Summary of modules and method

The method follows that presented in Logan and Fotopoulou (2020) and makes use of HDBSCAN as the unsupervised clusterer. It is recommended to read that paper to fully understand the method used here.

In short, our method takes colours as input, and selects the most important colours to use as attributes by running a Random Forest (RF) to rank the importances of the features. Various feature combinations are then reduced to lower dimensions via Principal Component Analysis (PCA), and fed to HDBSCAN, which outputs cluster labels for each data point. The optimal setup for HDBSCAN (i.e. which input attributes, and what hyperparameter setup to use for the algorithm HDBSCAN itself) is found via a gridsearch, and the final optimal setup is then selected.

There are flowcharts in binary_classifier module and classifier_consolidation module that show an overview of the optimization procedure used for the training of HDBSCAN. In order to achieve good performance, we found that it is important to 1) select informative features using RF to rank feature importances and 2) reduce the dimensionality in order to remove correlations from the attributes and subsequently present HDBSCAN with a more manageable number of dimensions where it performs best. While a RF classifier can be presented with a large number of correlated features, HDBSCAN would be impacted both in terms of classification quality and computation time.

We therefore start from all colour combinations available in our dataset, and use a RF classifier and the spectroscopic labels to identify the relative rank of all input features, keeping the most informative. Using the PCA implementation of scikit learn we further reduce these features to a lower number of dimensions. Finally, we perform a gridsearch on the min_cluster_size to identify the best hyperparameter setup for each of our HDBSCAN classifiers.

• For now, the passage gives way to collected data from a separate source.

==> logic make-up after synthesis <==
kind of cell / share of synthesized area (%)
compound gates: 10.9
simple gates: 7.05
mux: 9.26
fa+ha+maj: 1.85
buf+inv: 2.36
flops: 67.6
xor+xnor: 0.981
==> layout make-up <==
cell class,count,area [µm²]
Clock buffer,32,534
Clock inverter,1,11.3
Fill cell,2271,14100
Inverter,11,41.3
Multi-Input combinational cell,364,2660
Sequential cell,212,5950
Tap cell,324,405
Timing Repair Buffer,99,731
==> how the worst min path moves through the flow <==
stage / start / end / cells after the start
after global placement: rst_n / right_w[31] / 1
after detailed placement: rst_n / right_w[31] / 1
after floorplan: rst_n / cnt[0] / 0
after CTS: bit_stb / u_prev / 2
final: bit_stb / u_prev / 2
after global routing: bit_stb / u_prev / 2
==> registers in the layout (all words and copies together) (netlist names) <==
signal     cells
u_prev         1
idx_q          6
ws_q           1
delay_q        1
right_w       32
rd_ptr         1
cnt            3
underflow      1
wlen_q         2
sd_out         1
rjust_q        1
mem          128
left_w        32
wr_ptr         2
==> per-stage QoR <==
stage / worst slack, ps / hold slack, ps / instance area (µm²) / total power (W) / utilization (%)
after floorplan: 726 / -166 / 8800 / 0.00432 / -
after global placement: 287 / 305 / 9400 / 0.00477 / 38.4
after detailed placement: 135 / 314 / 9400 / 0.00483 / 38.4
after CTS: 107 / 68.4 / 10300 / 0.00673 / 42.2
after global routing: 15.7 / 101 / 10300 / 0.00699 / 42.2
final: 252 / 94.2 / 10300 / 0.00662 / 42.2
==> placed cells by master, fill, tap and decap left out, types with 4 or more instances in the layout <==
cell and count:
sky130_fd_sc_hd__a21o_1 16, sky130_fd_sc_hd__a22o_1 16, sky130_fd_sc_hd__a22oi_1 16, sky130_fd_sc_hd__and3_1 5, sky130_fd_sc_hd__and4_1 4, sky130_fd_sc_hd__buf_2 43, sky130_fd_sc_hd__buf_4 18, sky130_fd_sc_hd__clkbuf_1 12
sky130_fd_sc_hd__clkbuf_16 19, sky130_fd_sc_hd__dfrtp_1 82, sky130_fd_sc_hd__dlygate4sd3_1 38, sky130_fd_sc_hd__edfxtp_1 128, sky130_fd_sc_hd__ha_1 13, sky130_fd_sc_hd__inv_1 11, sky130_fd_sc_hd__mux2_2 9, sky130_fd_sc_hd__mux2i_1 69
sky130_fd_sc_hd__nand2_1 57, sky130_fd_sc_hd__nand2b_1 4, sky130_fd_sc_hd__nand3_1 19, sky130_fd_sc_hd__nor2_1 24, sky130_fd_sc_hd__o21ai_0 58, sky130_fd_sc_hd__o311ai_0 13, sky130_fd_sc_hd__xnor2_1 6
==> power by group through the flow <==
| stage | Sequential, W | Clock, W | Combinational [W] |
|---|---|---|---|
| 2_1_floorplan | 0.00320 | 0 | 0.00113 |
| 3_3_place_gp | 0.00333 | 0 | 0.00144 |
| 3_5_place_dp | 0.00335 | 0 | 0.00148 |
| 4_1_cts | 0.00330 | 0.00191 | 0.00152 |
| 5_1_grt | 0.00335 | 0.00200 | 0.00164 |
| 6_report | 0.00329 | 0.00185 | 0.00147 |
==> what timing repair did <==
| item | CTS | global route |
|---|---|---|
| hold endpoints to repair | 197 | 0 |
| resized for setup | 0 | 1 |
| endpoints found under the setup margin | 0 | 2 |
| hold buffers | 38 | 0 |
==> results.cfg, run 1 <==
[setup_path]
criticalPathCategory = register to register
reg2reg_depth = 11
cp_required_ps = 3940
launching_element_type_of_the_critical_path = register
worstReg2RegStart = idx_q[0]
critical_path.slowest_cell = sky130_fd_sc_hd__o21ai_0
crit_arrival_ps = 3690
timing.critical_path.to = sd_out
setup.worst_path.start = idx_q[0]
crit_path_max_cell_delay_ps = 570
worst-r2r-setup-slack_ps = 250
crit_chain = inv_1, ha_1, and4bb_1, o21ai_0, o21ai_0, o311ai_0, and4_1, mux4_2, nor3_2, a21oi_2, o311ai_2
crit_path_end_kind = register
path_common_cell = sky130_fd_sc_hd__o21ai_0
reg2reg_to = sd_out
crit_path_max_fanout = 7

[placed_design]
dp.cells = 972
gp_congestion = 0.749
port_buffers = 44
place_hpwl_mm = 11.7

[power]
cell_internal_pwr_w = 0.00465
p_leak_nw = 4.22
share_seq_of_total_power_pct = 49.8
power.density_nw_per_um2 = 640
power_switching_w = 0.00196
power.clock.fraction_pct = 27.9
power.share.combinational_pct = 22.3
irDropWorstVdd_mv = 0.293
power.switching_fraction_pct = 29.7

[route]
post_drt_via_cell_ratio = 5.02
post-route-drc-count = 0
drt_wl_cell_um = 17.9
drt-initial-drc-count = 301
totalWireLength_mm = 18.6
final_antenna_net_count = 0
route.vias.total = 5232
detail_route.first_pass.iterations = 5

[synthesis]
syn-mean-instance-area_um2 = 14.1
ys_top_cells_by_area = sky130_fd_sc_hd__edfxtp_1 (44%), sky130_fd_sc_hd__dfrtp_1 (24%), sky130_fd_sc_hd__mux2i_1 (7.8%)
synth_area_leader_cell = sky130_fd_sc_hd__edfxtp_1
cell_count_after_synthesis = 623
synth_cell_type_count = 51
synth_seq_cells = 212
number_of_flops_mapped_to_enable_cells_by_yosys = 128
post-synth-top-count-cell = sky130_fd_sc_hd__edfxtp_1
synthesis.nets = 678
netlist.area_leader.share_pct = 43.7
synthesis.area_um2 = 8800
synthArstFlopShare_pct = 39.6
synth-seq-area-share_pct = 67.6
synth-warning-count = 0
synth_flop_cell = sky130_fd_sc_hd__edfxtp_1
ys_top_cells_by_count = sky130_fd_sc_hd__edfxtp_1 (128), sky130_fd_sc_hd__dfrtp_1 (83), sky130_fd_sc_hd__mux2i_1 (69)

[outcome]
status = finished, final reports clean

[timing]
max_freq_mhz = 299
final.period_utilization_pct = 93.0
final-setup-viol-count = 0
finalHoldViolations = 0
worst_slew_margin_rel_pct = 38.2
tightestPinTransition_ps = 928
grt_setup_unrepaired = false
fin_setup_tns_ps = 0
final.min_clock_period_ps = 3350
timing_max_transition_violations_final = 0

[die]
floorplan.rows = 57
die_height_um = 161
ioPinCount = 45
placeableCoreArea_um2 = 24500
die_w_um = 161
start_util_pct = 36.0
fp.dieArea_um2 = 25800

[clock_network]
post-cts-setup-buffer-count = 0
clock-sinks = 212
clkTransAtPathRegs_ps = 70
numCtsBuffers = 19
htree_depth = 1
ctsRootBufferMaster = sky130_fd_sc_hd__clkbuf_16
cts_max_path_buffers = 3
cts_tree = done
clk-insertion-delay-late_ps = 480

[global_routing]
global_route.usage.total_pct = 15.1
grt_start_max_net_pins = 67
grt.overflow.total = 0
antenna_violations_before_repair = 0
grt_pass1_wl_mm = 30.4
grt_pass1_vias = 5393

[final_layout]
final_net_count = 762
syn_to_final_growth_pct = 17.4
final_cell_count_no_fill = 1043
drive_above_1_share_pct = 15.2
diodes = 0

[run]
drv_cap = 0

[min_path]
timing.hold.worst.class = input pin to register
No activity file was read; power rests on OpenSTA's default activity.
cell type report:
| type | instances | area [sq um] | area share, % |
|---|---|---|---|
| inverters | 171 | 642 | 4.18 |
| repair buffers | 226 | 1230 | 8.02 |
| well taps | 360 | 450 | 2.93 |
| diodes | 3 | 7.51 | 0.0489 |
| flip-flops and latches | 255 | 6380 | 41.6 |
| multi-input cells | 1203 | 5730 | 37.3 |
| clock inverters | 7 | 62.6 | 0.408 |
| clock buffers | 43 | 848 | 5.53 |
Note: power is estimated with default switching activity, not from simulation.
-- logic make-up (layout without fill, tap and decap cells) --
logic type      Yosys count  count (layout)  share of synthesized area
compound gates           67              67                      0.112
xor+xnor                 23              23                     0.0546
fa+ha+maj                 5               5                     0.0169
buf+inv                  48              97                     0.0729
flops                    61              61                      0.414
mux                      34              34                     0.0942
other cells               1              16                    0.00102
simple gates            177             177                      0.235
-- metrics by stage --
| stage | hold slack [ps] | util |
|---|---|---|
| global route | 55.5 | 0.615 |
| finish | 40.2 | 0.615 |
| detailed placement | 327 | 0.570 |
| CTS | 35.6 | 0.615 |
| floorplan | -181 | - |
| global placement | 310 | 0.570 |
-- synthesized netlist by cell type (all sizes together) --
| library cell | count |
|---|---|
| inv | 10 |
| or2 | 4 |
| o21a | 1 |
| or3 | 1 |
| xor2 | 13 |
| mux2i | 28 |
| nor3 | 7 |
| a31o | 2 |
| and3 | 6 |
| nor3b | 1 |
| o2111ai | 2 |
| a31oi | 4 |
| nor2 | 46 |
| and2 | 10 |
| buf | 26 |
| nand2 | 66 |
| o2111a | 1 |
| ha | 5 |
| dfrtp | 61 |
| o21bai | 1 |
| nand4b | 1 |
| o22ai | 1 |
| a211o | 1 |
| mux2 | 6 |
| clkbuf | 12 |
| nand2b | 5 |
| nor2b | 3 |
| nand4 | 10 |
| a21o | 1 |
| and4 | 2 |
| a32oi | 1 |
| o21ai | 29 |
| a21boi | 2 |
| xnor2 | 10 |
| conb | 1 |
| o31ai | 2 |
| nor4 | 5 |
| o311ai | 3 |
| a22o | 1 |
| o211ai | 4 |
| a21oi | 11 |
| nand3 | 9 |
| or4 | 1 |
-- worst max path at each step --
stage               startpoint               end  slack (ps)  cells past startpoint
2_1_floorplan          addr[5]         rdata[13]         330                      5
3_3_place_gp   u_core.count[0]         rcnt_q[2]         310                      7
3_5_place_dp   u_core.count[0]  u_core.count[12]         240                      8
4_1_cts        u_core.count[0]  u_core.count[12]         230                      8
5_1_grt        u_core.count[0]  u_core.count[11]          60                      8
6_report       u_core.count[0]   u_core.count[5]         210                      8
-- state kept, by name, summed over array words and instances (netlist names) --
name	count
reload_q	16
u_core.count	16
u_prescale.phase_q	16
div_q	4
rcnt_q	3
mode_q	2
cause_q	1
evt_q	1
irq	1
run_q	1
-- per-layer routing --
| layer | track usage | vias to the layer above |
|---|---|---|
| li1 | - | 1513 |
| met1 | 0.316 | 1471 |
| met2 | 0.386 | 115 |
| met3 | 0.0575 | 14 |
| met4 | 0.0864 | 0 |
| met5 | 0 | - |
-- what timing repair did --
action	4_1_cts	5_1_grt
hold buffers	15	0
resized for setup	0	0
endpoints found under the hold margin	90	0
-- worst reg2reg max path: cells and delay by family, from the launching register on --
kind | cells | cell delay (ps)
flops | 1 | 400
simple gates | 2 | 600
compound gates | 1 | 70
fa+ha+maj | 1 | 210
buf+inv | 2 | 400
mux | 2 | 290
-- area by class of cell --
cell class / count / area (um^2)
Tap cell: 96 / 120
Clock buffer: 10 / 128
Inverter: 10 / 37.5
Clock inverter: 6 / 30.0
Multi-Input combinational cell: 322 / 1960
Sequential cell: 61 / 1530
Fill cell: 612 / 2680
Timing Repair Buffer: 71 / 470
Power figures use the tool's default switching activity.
$ cat src/rtl/xcvr_store_reg.sv
// Module: xcvr_store_reg
// Storage register for one transfer direction. It captures the resolved pin
// value of its own bus on any clock edge where load is high.
// Assumes: synchronous active-low reset, load is a one-clock enable strobe.
module xcvr_store_reg #(
    parameter int W = 8
) (
    input  logic         clk,
    input  logic         rst_n,
    input  logic         load,
    input  logic [W-1:0] d,
    output logic [W-1:0] q
);

    // Capture pin data on strobe; clear on reset
    always_ff @(posedge clk) begin
        if (!rst_n) begin
            q <= '0;
        end else if (load) begin
            q <= d;
        end
    end

    AST_RESET_CLEARS: assert property (@(posedge clk) !rst_n |=> q == '0);
    AST_CAPTURE_PIN: assert property (@(posedge clk) disable iff (!rst_n)
        load |=> q == $past(d));
    AST_HOLD_NO_LOAD: assert property (@(posedge clk) disable iff (!rst_n)
        !load |=> $stable(q));

endmodule
===== config.mk =====
export PLATFORM = sky130hd
export DESIGN_NAME = hdr_stepper
export DESIGN_NICKNAME = d
export VERILOG_FILES = /design/src/rtl/hdr_step_pkg.sv /design/src/rtl/hdr_decode.sv /design/src/rtl/route_select.sv /design/src/rtl/pkt_tracker.sv /design/src/rtl/hdr_stepper.sv
export SDC_FILE = /design/constraint.sdc
export NUM_CORES = 1
export LEC_CHECK = 0
export ABC_AREA = 1
export BUFFER_PORTS_ARGS = -buffer_cell sky130_fd_sc_hd__buf_2
export CELL_PAD_IN_SITES_DETAIL_PLACEMENT = 0
export CELL_PAD_IN_SITES_GLOBAL_PLACEMENT = 1
export CORE_UTILIZATION = 22
export DETAILED_ROUTE_END_ITERATION = 7
export PLACE_DENSITY = 0.78
export SLEW_MARGIN = 0
export SYNTH_ARGS = -nofsm -noshare
export SYNTH_HDL_FRONTEND = slang
export SYNTH_SLANG_ARGS = --single-unit

===== constraint.sdc =====
create_clock -name clk -period 2.75 [get_ports clk]
set_input_delay 0.275 -clock clk [delete_from_list [all_inputs] [get_ports clk]]
set_output_delay 0.275 -clock clk [all_outputs]
set_load 0.02 [all_outputs]

===== src/rtl/hdr_step_pkg.sv =====
package hdr_step_pkg;
  localparam int STATE_W    = 7;
  localparam int DIR_W      = 3;
  localparam int DIST_W     = 4;
  localparam int SEG_BASE   = 7;
  localparam int SEG_STRIDE = DIR_W + DIST_W;
  localparam logic [DIR_W-1:0] DIR_LOCAL = 3'd6;

  typedef enum logic [1:0] {
    RT_THRU = 2'd0,
    RT_DIV  = 2'd1,
    RT_DROP = 2'd2
  } route_t;

  typedef enum logic [1:0] {
    POS_HDR  = 2'd0,
    POS_COMP = 2'd1,
    POS_BODY = 2'd2
  } wpos_t;

  // packed: hop lands in [6:3], segment index in [2:0]
  typedef struct packed {
    logic [DIST_W-1:0] hop;
    logic [2:0]        seg;
  } rstate_t;
endpackage


===== src/rtl/hdr_decode.sv =====
module hdr_decode
  import hdr_step_pkg::*;
#(
  parameter int WORD_W   = 80,
  parameter int NUM_SEGS = 6
) (
  input  logic [WORD_W-1:0] hdr,
  output rstate_t           next_state,
  output logic [DIR_W-1:0]  out_dir,
  output logic              finishing,
  output logic              past_end
);
  localparam int SEG_END = SEG_BASE + SEG_STRIDE * NUM_SEGS;

  logic [DIR_W-1:0]  seg_dir  [NUM_SEGS];
  logic [DIST_W-1:0] seg_dist [NUM_SEGS];

  for (genvar g = 0; g < NUM_SEGS; g++) begin : g_field
    assign seg_dir[g]  = hdr[SEG_BASE + SEG_STRIDE*g +: DIR_W];
    assign seg_dist[g] = hdr[SEG_BASE + SEG_STRIDE*g + DIR_W +: DIST_W];
  end

  rstate_t    cur;
  logic [3:0] seg_nx;

  always_comb begin
    cur        = rstate_t'(hdr[STATE_W-1:0]);
    seg_nx     = {1'b0, cur.seg} + 4'd1;
    past_end   = ({1'b0, cur.seg} >= 4'(NUM_SEGS));
    next_state = cur;
    out_dir    = DIR_LOCAL;
    finishing  = 1'b0;
    if (!past_end) begin
      finishing = (cur.hop == seg_dist[cur.seg]);
      if (finishing) begin
        next_state.seg = seg_nx[2:0];
        next_state.hop = '0;
        out_dir = (seg_nx >= 4'(NUM_SEGS)) ? DIR_LOCAL : seg_dir[seg_nx[2:0]];
      end else begin
        next_state.hop = cur.hop + 4'd1;
        out_dir        = seg_dir[cur.seg];
      end
    end
  end

  initial begin
    if (SEG_END > WORD_W) $error("segment fields exceed word width");
  end
endmodule


===== src/rtl/route_select.sv =====
module route_select
  import hdr_step_pkg::*;
#(
  parameter int MY_DIR = 0
) (
  input  logic [DIR_W-1:0] out_dir,
  input  logic             finishing,
  input  logic             past_end,
  input  logic             thru_free,
  input  logic [6:0]       turn_allow,
  output route_t           route
);
  localparam logic [DIR_W-1:0] OWN = DIR_W'(MY_DIR);

  logic straight, legal;

  always_comb begin
    straight = !past_end && !finishing && (out_dir == OWN);
    legal    = (out_dir == OWN) ||
               ((out_dir != 3'd7) && turn_allow[out_dir]);
    if (!legal)                     route = RT_DROP;
    else if (straight && thru_free) route = RT_THRU;
    else                            route = RT_DIV;
  end
endmodule


===== src/rtl/pkt_tracker.sv =====
module pkt_tracker
  import hdr_step_pkg::*;
(
  input  logic             clk,
  input  logic             rst_n,
  input  logic             accept,
  input  logic             last,
  input  route_t           hdr_route,
  input  rstate_t          hdr_state,
  input  logic [DIR_W-1:0] hdr_dir,
  output wpos_t            pos,
  output route_t           route_q,
  output rstate_t          state_q,
  output logic [DIR_W-1:0] dir_q
);
  always_ff @(posedge clk) begin
    if (!rst_n) begin
      pos     <= POS_HDR;
      route_q <= RT_DIV;
      state_q <= '0;
      dir_q   <= '0;
    end else if (accept) begin
      if (pos == POS_HDR) begin
        route_q <= hdr_route;
        state_q <= hdr_state;
        dir_q   <= hdr_dir;
      end
      if (last)                 pos <= POS_HDR;
      else if (pos == POS_HDR)  pos <= POS_COMP;
      else                      pos <= POS_BODY;
    end
  end

  AST_REARM_AFTER_LAST: assert property (@(posedge clk) disable iff (!rst_n)
    accept && last |=> pos == POS_HDR);
endmodule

Following this procedure for each of the classes (star, galaxy, QSO), we construct three binary classifiers (see binary_classifier module). Having classified our sample three times, we apply the consolidation step (see classifier_consolidation module), leading to the final object classification including star, galaxies, QSO and outliers.

In addition, after using the method described above to train three binary classifiers, the trained HDBSCAN clusterers can then be used to predict the cluster class of new data points, which can then be fed into the consolidation step to give output predicted labels for a completely new dataset (see predict module).

A couple of uses for this method are: train the model on a dataset with known labels, and having obtained predicted labels for each datapoint in this dataset, locate the datapoints whose labels from the clustering method disagree with the initial known labels. These points can then be investigated further to correct potentially mislabelled sources. An additional use is training on a known dataset, and then applying the trained classifier on a new dataset to predict labels for previously unseen data with no existing labels.

We describe the implementation of this method in the code in the links to each module on the left. The code consists of three main scripts, binary_classifier module, classifier_consolidation module and predict module, which are all called in main module.